John Rountry (1843 - 3 October 1901) was a first class fireman of the United States Navy who was awarded the Presidential Medal of Honor for gallantry during the American Civil War. Rountry was awarded the medal on 22 June 1865 for actions performed near Port Royal, South Carolina on 21 September 1864.

== Personal life ==
Rountry was born in 1843. He died on 3 October 1901 in New York City, New York, and was buried in Holy Cross Cemetery in Brooklyn, New York.

== Military service ==
Rountry served on the USS Montauk during the war. On the night of 21 September, a fire was discovered in the magazine storage of the ship, leading to panic among the crew members. Rountry forced his way through the crowd and was able to put out the fire.

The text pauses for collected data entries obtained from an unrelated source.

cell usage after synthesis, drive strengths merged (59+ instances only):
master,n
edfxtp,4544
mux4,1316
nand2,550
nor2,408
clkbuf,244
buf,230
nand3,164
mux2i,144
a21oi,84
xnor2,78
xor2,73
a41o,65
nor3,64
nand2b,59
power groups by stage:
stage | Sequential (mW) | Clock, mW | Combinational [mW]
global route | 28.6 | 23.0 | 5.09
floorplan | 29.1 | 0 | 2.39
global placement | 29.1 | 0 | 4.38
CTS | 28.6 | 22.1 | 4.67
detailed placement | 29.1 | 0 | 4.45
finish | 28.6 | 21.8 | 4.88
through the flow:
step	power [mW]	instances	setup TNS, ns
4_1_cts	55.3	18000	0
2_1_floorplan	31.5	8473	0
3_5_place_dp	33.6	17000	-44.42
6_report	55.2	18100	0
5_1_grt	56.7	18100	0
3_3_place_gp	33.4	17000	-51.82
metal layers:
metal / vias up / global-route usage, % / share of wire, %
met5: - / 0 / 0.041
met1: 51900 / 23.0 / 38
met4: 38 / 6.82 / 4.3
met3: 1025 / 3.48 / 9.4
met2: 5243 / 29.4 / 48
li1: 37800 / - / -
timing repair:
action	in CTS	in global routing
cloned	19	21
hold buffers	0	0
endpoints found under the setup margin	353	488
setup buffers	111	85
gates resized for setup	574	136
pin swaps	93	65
Source: an optimization exercise on an open RTL-to-GDS flow (aim: small area). Production flows keep margins and buffers that such runs may drop. The RTL was checked by simulation tests, not by an equivalence proof against the original design. The clock port is modelled as an ideal driver; clocking choices that lean on that would not hold on a real chip. Power figures rest on the tool's default switching activity, not on a simulated workload.

**config.mk**
```make
export PLATFORM = sky130hd
export DESIGN_NAME = iq_burst_buffer
export DESIGN_NICKNAME = iq_burst_buffer
export VERILOG_FILES = /design/flow/design.v
export SDC_FILE = /design/flow/constraint.sdc
export NUM_CORES = 4
export LEC_CHECK = 0
export CAP_MARGIN = 20
export CORE_MARGIN = 2
export CORE_UTILIZATION = 75
export CTS_BUF_LIST = sky130_fd_sc_hd__clkbuf_8
export CTS_CLUSTER_DIAMETER = 50
export CTS_CLUSTER_SIZE = 18
export PLACE_DENSITY = 0.82
export SLEW_MARGIN = 20
```
**constraint.sdc**
```tcl
create_clock -name core_clock -period 10.0 [get_ports {clk}]
set_input_delay 2.0000 -clock core_clock [delete_from_list [all_inputs] [get_ports {clk}]]
set_output_delay 2.0000 -clock core_clock [all_outputs]
set_load 0.01 [all_outputs]
```
This design comes from an exercise in tuning for small area on the open sky130 flow, not from production work. Where RTL was checked, it was by simulation tests only, not by an equivalence proof against the original.

v50:
==> flow/design.v (excerpt) <==
module resample_interp #(
    parameter int SYM_WIDTH = 1,
    parameter int INT_WIDTH = 1,
    parameter int DEC_WIDTH = 14,
    parameter int MU_WIDTH  = 8,
    parameter int DEPTH     = 8,
    parameter int CNT_WIDTH = 16,
    localparam int DW = SYM_WIDTH + INT_WIDTH + DEC_WIDTH,
    localparam int LW = $clog2(DEPTH) + 1
) (
    input  logic                 clk,
    input  logic                 rst,
    input  logic                 flush,
    input  logic                 in_valid,
    input  logic [DW-1:0]        in_i,
    input  logic [DW-1:0]        in_q,
    input  logic                 mk,
    input  logic [MU_WIDTH-1:0]  mu,
    input  logic                 mode,
    input  logic                 out_ready,
    output logic                 out_valid,
    output logic [DW-1:0]        out_i,
    output logic [DW-1:0]        out_q,
    output logic [LW-1:0]        fifo_level,
    output logic                 overflow,
    output logic [CNT_WIDTH-1:0] sym_cnt
);
clock: 6.0 ns
lec_check: 0
cap_margin: 20
core_margin: 2
core_utilization: 65
place_density: 0.75
slew_margin: 20
synth_hierarchical: 1
synth_minimum_keep_size: 0
standard.sh (not shown) runs the stock make flow with config.mk's settings and CLKGATE_MAP_FILE= SYNTH_SCRIPT=/design/flow/synth_recipe.tcl, a recipe that flattens the netlist after the stock synthesis.
==> flow/flow/run.sh <==
#!/bin/bash
# Layout flow: the standard ORFS flow (standard.sh, unchanged synthesis)
# with two changes to the layout steps:
#   * port buffers use the smallest buffer (buf_1) instead of the resizer's
#     default choice; every input and output port still gets a buffer;
#   * clock tree synthesis runs without dummy loads, with the same clustering
#     settings as config.mk.
# Each tool's full output is in orfs/logs/ (one log per step); make's own
# output goes to flow_make.log in the work folder.
set -euo pipefail
export BUFFER_PORTS_ARGS="-buffer_cell sky130_fd_sc_hd__buf_1"
export CTS_ARGS="-sink_clustering_enable -repair_clock_nets -dont_use_dummy_load -buf_list sky130_fd_sc_hd__clkbuf_16 -sink_clustering_size 25 -sink_clustering_max_diameter 80 -balance_levels"
bash standard.sh > flow_make.log 2>&1
v50 has completed all stages; timing, DRC and antenna checks passed.
For v27, these inputs were changed with respect to v50:
diff --git a/flow/flow/run.sh b/flow/flow/run.sh
--- a/flow/flow/run.sh
+++ b/flow/flow/run.sh
@@ -11,3 +11,3 @@
 export BUFFER_PORTS_ARGS="-buffer_cell sky130_fd_sc_hd__buf_1"
-export CTS_ARGS="-sink_clustering_enable -repair_clock_nets -dont_use_dummy_load -buf_list sky130_fd_sc_hd__clkbuf_16 -sink_clustering_size 25 -sink_clustering_max_diameter 80 -balance_levels"
+export CTS_ARGS="-sink_clustering_enable -repair_clock_nets -dont_use_dummy_load -buf_list sky130_fd_sc_hd__clkbuf_8 -sink_clustering_size 20 -sink_clustering_max_diameter 50"
 bash standard.sh > flow_make.log 2>&1
diff --git a/flow/config.mk b/flow/config.mk
--- a/flow/config.mk
+++ b/flow/config.mk
@@ -9,4 +9,4 @@
 export CORE_MARGIN = 2
-export CORE_UTILIZATION = 65
-export PLACE_DENSITY = 0.75
+export CORE_UTILIZATION = 55
+export PLACE_DENSITY = 0.65
 export SLEW_MARGIN = 20
Tap cell count: v27 vs v50 up 77
Setup slack: v27 less than v50
Against v50, v27 reports a total placed cells including tap cells that is higher.
v27 ended up with a higher ratio of final minimum period to clock period than v50 did.
Capturing instance or port of the critical path = s2_y_q[14]$_DFF_P_: v50; capturing instance or port of the critical path = s2_y_i[15]$_DFF_P_: v27
In the tables for v50 and v27, number of cells on the critical path reads lower with v50.
v27 completed end to end with timing, DRC and antenna clean.
Against v50, v27 comes in 6500 um^2 higher on die area.
v27 drops fewer vias than v50.
Time the worst path needs with I/O delays and setup delta for v27 relative to v50: 0.022 ns higher
Relative to v27, the following input files were edited for v36:
diff --git a/flow/flow/run.sh b/flow/flow/run.sh
--- a/flow/flow/run.sh
+++ b/flow/flow/run.sh
@@ -11,3 +11,3 @@
 export BUFFER_PORTS_ARGS="-buffer_cell sky130_fd_sc_hd__buf_1"
-export CTS_ARGS="-sink_clustering_enable -repair_clock_nets -dont_use_dummy_load -buf_list sky130_fd_sc_hd__clkbuf_8 -sink_clustering_size 20 -sink_clustering_max_diameter 50"
+export CTS_ARGS="-sink_clustering_enable -repair_clock_nets -dont_use_dummy_load -buf_list sky130_fd_sc_hd__clkbuf_4 -sink_clustering_size 10 -sink_clustering_max_diameter 35"
 bash standard.sh > flow_make.log 2>&1
diff --git a/flow/config.mk b/flow/config.mk
--- a/flow/config.mk
+++ b/flow/config.mk
@@ -9,4 +9,4 @@
 export CORE_MARGIN = 2
-export CORE_UTILIZATION = 55
-export PLACE_DENSITY = 0.65
+export CORE_UTILIZATION = 65
+export PLACE_DENSITY = 0.75
 export SLEW_MARGIN = 20
### Flow results
- Between v27 and v36, the design area is higher for v27.
- Met1 routed wirelength after detailed routing (v36 vs. v27) decreases by a little under 10%
- v27 → v36: total placed cells including tap cells now smaller.
- Comparing routed wire length for v27 and v36, the bigger number came from v27.
--- input diff v36..v28 ---
diff --git a/flow/flow/run.sh b/flow/flow/run.sh
--- a/flow/flow/run.sh
+++ b/flow/flow/run.sh
@@ -11,3 +11,3 @@
 export BUFFER_PORTS_ARGS="-buffer_cell sky130_fd_sc_hd__buf_1"
-export CTS_ARGS="-sink_clustering_enable -repair_clock_nets -dont_use_dummy_load -buf_list sky130_fd_sc_hd__clkbuf_4 -sink_clustering_size 10 -sink_clustering_max_diameter 35"
+export CTS_ARGS="-sink_clustering_enable -repair_clock_nets -dont_use_dummy_load -buf_list sky130_fd_sc_hd__clkbuf_4 -sink_clustering_size 12 -sink_clustering_max_diameter 40"
 bash standard.sh > flow_make.log 2>&1
==> comparison <==
- Diff v36 -> v28: first-pass detailed-route iteration total decreased by 4 relative to the old numbers.
- Changes observed in v28 relative to v36: clock-buffer cell count has decreased; tightest slew margin relative to the limit has decreased; final critical delay including setup and external delays has increased; final cell area excluding filler cells has decreased.
- For the sequential share of layout area, v28 came in 0.24 points higher than v36 did.
### v28 -> v7
diff --git a/flow/flow/run.sh b/flow/flow/run.sh
--- a/flow/flow/run.sh
+++ b/flow/flow/run.sh
@@ -11,3 +11,3 @@
 export BUFFER_PORTS_ARGS="-buffer_cell sky130_fd_sc_hd__buf_1"
-export CTS_ARGS="-sink_clustering_enable -repair_clock_nets -dont_use_dummy_load -buf_list sky130_fd_sc_hd__clkbuf_4 -sink_clustering_size 12 -sink_clustering_max_diameter 40"
+export CTS_ARGS="-sink_clustering_enable -repair_clock_nets -dont_use_dummy_load -buf_list sky130_fd_sc_hd__clkbuf_8 -sink_clustering_size 20 -sink_clustering_max_diameter 50"
 bash standard.sh > flow_make.log 2>&1
diff --git a/flow/config.mk b/flow/config.mk
--- a/flow/config.mk
+++ b/flow/config.mk
@@ -10,2 +10,4 @@
 export CORE_UTILIZATION = 65
+export GPL_ROUTABILITY_DRIVEN = 0
+export GPL_TIMING_DRIVEN = 0
 export PLACE_DENSITY = 0.75
Findings:
Every stage of the flow completed for v7, and the final layout passed the timing, design-rule and antenna checks. Comparing v7 with v28, the layout cell share with drive strength beyond 1 came out essentially unchanged. Per the comparison of v7 with v28, total wire length higher; number of logic stages on the critical path including buffering higher. v7: post-placement worst setup slack is 0.82 ns lower than what v28 reported.
Function was not checked in any run of this note: the RTL went through the layout flow alone.

========
Another version of the RTL of resample_interp (not shown whole).
For scale: ~1600 cells after synthesis, roughly 420 flip-flops, ~100 I/O pins, about 0.023 mm² of cells after synthesis.
Settings: LEC_CHECK=0, CAP_MARGIN=20, CORE_MARGIN=2, CORE_UTILIZATION=70, PLACE_DENSITY=0.8, SLEW_MARGIN=20, SYNTH_HIERARCHICAL=1, SYNTH_MINIMUM_KEEP_SIZE=0; clock period 6.0 ns.
==> flow/flow/run.sh <==
#!/bin/bash
# Layout flow: the standard ORFS flow (standard.sh, synthesis unchanged)
# with two changes to the layout steps:
#   * port buffers use the smallest buffer (buf_1) instead of the resizer's
#     default choice; every input and output port still gets a buffer;
#   * clock tree synthesis runs without dummy loads and builds the tree from
#     clkbuf_8 cells with sink clusters of at most 20 flip-flops.
# Each tool's full output is in orfs/logs/ (one log per step); make's own
# output goes to flow_make.log in the work folder.
set -euo pipefail
export BUFFER_PORTS_ARGS="-buffer_cell sky130_fd_sc_hd__buf_1"
export CTS_ARGS="-sink_clustering_enable -repair_clock_nets -dont_use_dummy_load -buf_list sky130_fd_sc_hd__clkbuf_8 -sink_clustering_size 20 -sink_clustering_max_diameter 50"
bash standard.sh > flow_make.log 2>&1
Edit:
--- a/flow/flow/run.sh
+++ b/flow/flow/run.sh
@@ -6,3 +6,3 @@
 #   * clock tree synthesis runs without dummy loads and builds the tree from
-#     clkbuf_8 cells with sink clusters of at most 20 flip-flops.
+#     clkbuf_4 cells with sink clusters of at most 11 flip-flops.
 # Each tool's full output is in orfs/logs/ (one log per step); make's own
@@ -11,3 +11,3 @@
 export BUFFER_PORTS_ARGS="-buffer_cell sky130_fd_sc_hd__buf_1"
-export CTS_ARGS="-sink_clustering_enable -repair_clock_nets -dont_use_dummy_load -buf_list sky130_fd_sc_hd__clkbuf_8 -sink_clustering_size 20 -sink_clustering_max_diameter 50"
+export CTS_ARGS="-sink_clustering_enable -repair_clock_nets -dont_use_dummy_load -buf_list sky130_fd_sc_hd__clkbuf_4 -sink_clustering_size 11 -sink_clustering_max_diameter 38"
 bash standard.sh > flow_make.log 2>&1
- CORE_UTILIZATION: 70 -> 65
- PLACE_DENSITY: 0.8 -> 0.75
After rerunning: Design area decreases by about 0.45%. Routed wire length came out lower by 1.7%. Final cell count climbs by about 1.3%.
Edit:
--- a/flow/flow/run.sh
+++ b/flow/flow/run.sh
@@ -6,3 +6,3 @@
 #   * clock tree synthesis runs without dummy loads and builds the tree from
-#     clkbuf_4 cells with sink clusters of at most 11 flip-flops.
+#     clkbuf_8 cells with sink clusters of at most 20 flip-flops.
 # Each tool's full output is in orfs/logs/ (one log per step); make's own
@@ -11,3 +11,3 @@
 export BUFFER_PORTS_ARGS="-buffer_cell sky130_fd_sc_hd__buf_1"
-export CTS_ARGS="-sink_clustering_enable -repair_clock_nets -dont_use_dummy_load -buf_list sky130_fd_sc_hd__clkbuf_4 -sink_clustering_size 11 -sink_clustering_max_diameter 38"
+export CTS_ARGS="-sink_clustering_enable -repair_clock_nets -dont_use_dummy_load -buf_list sky130_fd_sc_hd__clkbuf_8 -sink_clustering_size 20 -sink_clustering_max_diameter 50"
 bash standard.sh > flow_make.log 2>&1
After rerunning: Count of clock-buffer cells in the layout drops by 19. Utilization is about the same. Sequential share of layout area barely changes. Critical path depth does not change. Cell count drops slightly. Non-clock buffer count is unchanged.
Edit:
--- a/flow/flow/run.sh
+++ b/flow/flow/run.sh
@@ -11,3 +11,3 @@
 export BUFFER_PORTS_ARGS="-buffer_cell sky130_fd_sc_hd__buf_1"
-export CTS_ARGS="-sink_clustering_enable -repair_clock_nets -dont_use_dummy_load -buf_list sky130_fd_sc_hd__clkbuf_8 -sink_clustering_size 20 -sink_clustering_max_diameter 50"
+export CTS_ARGS="-sink_clustering_enable -repair_clock_nets -dont_use_dummy_load -buf_list sky130_fd_sc_hd__clkbuf_4 -sink_clustering_size 11 -sink_clustering_max_diameter 38"
 bash standard.sh > flow_make.log 2>&1
Outcome:
- The new run went through all stages and came out clean
- via count climbs by 0.39%
- setup slack gets worse by 0.036 ns

========
resample_interp, a different RTL version from the one above (not shown whole).
For scale: about 420 flip-flops, ~22000 sq um of cells after synthesis.
clock: 6.0 ns
lec_check: 0
cap_margin: 20
core_margin: 2
core_utilization: 60
place_density: 0.7
slew_margin: 20
synth_hierarchical: 1
synth_minimum_keep_size: 0
==> flow/flow/run.sh <==
#!/bin/bash
# Layout flow: the standard ORFS flow (standard.sh, synthesis unchanged)
# with two changes to the layout steps:
#   * port buffers use the smallest buffer (buf_1) instead of the resizer's
#     default choice; every input and output port still gets a buffer;
#   * clock tree synthesis runs without dummy loads and builds the tree from
#     clkbuf_4 cells with sink clusters of at most 11 flip-flops.
# Each tool's full output is in orfs/logs/ (one log per step); make's own
# output goes to flow_make.log in the work folder.
set -euo pipefail
export BUFFER_PORTS_ARGS="-buffer_cell sky130_fd_sc_hd__buf_1"
export CTS_ARGS="-sink_clustering_enable -repair_clock_nets -dont_use_dummy_load -buf_list sky130_fd_sc_hd__clkbuf_4 -sink_clustering_size 11 -sink_clustering_max_diameter 38"
bash standard.sh > flow_make.log 2>&1
The starting point completed with no timing, DRC or antenna violations.
Edit:
CORE_UTILIZATION = 65   (was 60)
PLACE_DENSITY = 0.75   (was 0.7)
Final cell count went down by 0.87%.
Die area fell by 7.5%.
Worst setup slack loses 0.059 ns.
Sequential share of layout area stays flat.
Via count grows by 0.85%.
Synthesized area does not change.
Hold slack got worse by 0.049 ns.
Non-clock buffer count decreases by 2.
Synthesized cell count is unchanged.
Edit:
--- a/flow/flow/run.sh
+++ b/flow/flow/run.sh
@@ -6,3 +6,3 @@
 #   * clock tree synthesis runs without dummy loads and builds the tree from
-#     clkbuf_4 cells with sink clusters of at most 11 flip-flops.
+#     clkbuf_8 cells with sink clusters of at most 20 flip-flops.
 # Each tool's full output is in orfs/logs/ (one log per step); make's own
@@ -11,3 +11,3 @@
 export BUFFER_PORTS_ARGS="-buffer_cell sky130_fd_sc_hd__buf_1"
-export CTS_ARGS="-sink_clustering_enable -repair_clock_nets -dont_use_dummy_load -buf_list sky130_fd_sc_hd__clkbuf_4 -sink_clustering_size 11 -sink_clustering_max_diameter 38"
+export CTS_ARGS="-sink_clustering_enable -repair_clock_nets -dont_use_dummy_load -buf_list sky130_fd_sc_hd__clkbuf_8 -sink_clustering_size 20 -sink_clustering_max_diameter 50"
 bash standard.sh > flow_make.log 2>&1
=> Synthesized area does not change; cell area increases by 0.46%; cell count decreases by 0.82%.

========
The RTL this note starts from:
==> flow/design.v <==
module resample_interp #(
    parameter int SYM_WIDTH = 1,
    parameter int INT_WIDTH = 1,
    parameter int DEC_WIDTH = 14,
    parameter int MU_WIDTH  = 8,
    parameter int DEPTH     = 8,
    parameter int CNT_WIDTH = 16,
    localparam int DW = SYM_WIDTH + INT_WIDTH + DEC_WIDTH,
    localparam int LW = $clog2(DEPTH) + 1
) (
    input  logic                 clk,
    input  logic                 rst,
    input  logic                 flush,
    input  logic                 in_valid,
    input  logic [DW-1:0]        in_i,
    input  logic [DW-1:0]        in_q,
    input  logic                 mk,
    input  logic [MU_WIDTH-1:0]  mu,
    input  logic                 mode,
    input  logic                 out_ready,
    output logic                 out_valid,
    output logic [DW-1:0]        out_i,
    output logic [DW-1:0]        out_q,
    output logic [LW-1:0]        fifo_level,
    output logic                 overflow,
    output logic [CNT_WIDTH-1:0] sym_cnt
);
    localparam int AW = $clog2(DEPTH);
    localparam int SW = DW + MU_WIDTH;
    logic                 strobe;
    logic                 x_zero;
    logic [DW-1:0]        x_i, x_q;
    logic                 s1_valid, s2_valid, s3_valid;
    logic [DW-1:0]        s1_a_i, s1_a_q;
    logic [MU_WIDTH-1:0]  s1_mu;
    logic [DW-1:0]        s2_y_i, s2_y_q, s3_y_i, s3_y_q;
    logic [DW-1:0]        y_i, y_q;
    logic [DW-1:0]        mem_i [DEPTH];
    logic [DW-1:0]        mem_q [DEPTH];
    logic [AW-1:0]        wr_ptr, rd_ptr;
    logic                 full, pop, wr_ok;
    assign strobe = in_valid && mk;
    always_ff @(posedge clk or posedge rst) begin
        if (rst) begin
            x_zero   <= 1'b1;
            s1_valid <= 1'b0;
            s2_valid <= 1'b0;
            s3_valid <= 1'b0;
        end else if (flush) begin
            x_zero   <= 1'b1;
            s1_valid <= 1'b0;
            s2_valid <= 1'b0;
            s3_valid <= 1'b0;
        end else begin
            if (in_valid) x_zero <= 1'b0;
            s1_valid <= strobe;
            s2_valid <= s1_valid;
            s3_valid <= s2_valid;
        end
    end
    always_ff @(posedge clk) begin
        if (in_valid) begin
            x_i <= in_i;
            x_q <= in_q;
        end
        s1_a_i <= !mode ? in_i : x_zero ? '0 : x_i;
        s1_a_q <= !mode ? in_q : x_zero ? '0 : x_q;
        s1_mu  <= mu;
        s2_y_i <= y_i;
        s2_y_q <= y_q;
        s3_y_i <= s2_y_i;
        s3_y_q <= s2_y_q;
    end
    function automatic logic [DW-1:0] interp(input logic [DW-1:0] a,
                                             input logic [DW-1:0] b,
                                             input logic [MU_WIDTH-1:0] m);
        logic [SW-1:0] acc;
        logic [DW-1:0] ao, bo;
        ao = a ^ (DW'(1) << (DW - 1));
        bo = b ^ (DW'(1) << (DW - 1));
        acc = (SW'(1) << (MU_WIDTH - 1)) + SW'(ao);
        for (int k = 0; k < MU_WIDTH; k++)
            acc = acc + (SW'(m[k] ? bo : ao) << k);
        interp = acc[SW-1:MU_WIDTH] ^ (DW'(1) << (DW - 1));
    endfunction
    assign y_i = interp(s1_a_i, x_i, s1_mu);
    assign y_q = interp(s1_a_q, x_q, s1_mu);
    assign full      = fifo_level == LW'(DEPTH);
    assign out_valid = fifo_level != '0;
    assign pop       = out_valid && out_ready;
    assign wr_ok     = s3_valid && (!full || pop);
    assign out_i     = out_valid ? mem_i[rd_ptr] : '0;
    assign out_q     = out_valid ? mem_q[rd_ptr] : '0;
    always_ff @(posedge clk) begin
        if (wr_ok && !flush) begin
            mem_i[wr_ptr] <= s3_y_i;
            mem_q[wr_ptr] <= s3_y_q;
        end
    end
    always_ff @(posedge clk or posedge rst) begin
        if (rst) begin
            wr_ptr     <= '0;
            rd_ptr     <= '0;
            fifo_level <= '0;
            overflow   <= 1'b0;
            sym_cnt    <= '0;
        end else if (flush) begin
            wr_ptr     <= '0;
            rd_ptr     <= '0;
            fifo_level <= '0;
            overflow   <= 1'b0;
            sym_cnt    <= '0;
        end else begin
            if (wr_ok) begin
                wr_ptr  <= wr_ptr + AW'(1);
                sym_cnt <= sym_cnt + CNT_WIDTH'(1);
            end
            if (pop) begin
                rd_ptr <= rd_ptr + AW'(1);
            end
            case ({wr_ok, pop})
                2'b10:   fifo_level <= fifo_level + LW'(1);
                2'b01:   fifo_level <= fifo_level - LW'(1);
                default: fifo_level <= fifo_level;
            endcase
            if (s3_valid && !wr_ok) begin
                overflow <= 1'b1;
            end
        end
    end
endmodule
==> flow/config.mk <==
export PLATFORM = sky130hd
export DESIGN_NAME = resample_interp
export DESIGN_NICKNAME = resample_interp
export VERILOG_FILES = /design/flow/design.v
export SDC_FILE = /design/flow/constraint.sdc
export NUM_CORES = 4
export LEC_CHECK = 0
export CAP_MARGIN = 20
export CORE_MARGIN = 2
export CORE_UTILIZATION = 40
export CTS_BUF_LIST = sky130_fd_sc_hd__clkbuf_16
export CTS_CLUSTER_DIAMETER = 80
export CTS_CLUSTER_SIZE = 25
export PLACE_DENSITY = 0.6
export SLEW_MARGIN = 20
==> flow/constraint.sdc <==
create_clock -name core_clock -period 6.0 [get_ports {clk}]
set_input_delay 1.2000 -clock core_clock [delete_from_list [all_inputs] [get_ports {clk}]]
set_output_delay 1.2000 -clock core_clock [all_outputs]
set_load 0.01 [all_outputs]
run.sh (not shown) runs the stock make flow with config.mk's settings and CLKGATE_MAP_FILE= SYNTH_SCRIPT=/design/flow/synth_recipe.tcl, a recipe that flattens the netlist after the stock synthesis.
Stock flow here: none of the scripts above is used.
The baseline finished clean.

Rountry's Medal of Honor citation reads:

The President of the United States of America, in the name of Congress, takes pleasure in presenting the Medal of Honor to Fireman First Class John Rountry, United States Navy, for extraordinary heroism while serving as First Class Fireman on board the U.S.S. Montauk, 21 September 1864, at Port Royal, South Carolina. During the night of 21 September when fire was discovered in the magazine lightroom of that vessel, causing a panic and demoralizing the crew, Rountry, notwithstanding the cry of "fire in the magazine," forced his way with hose in hand, through the frightened crowd to the lightroom and put out the flames.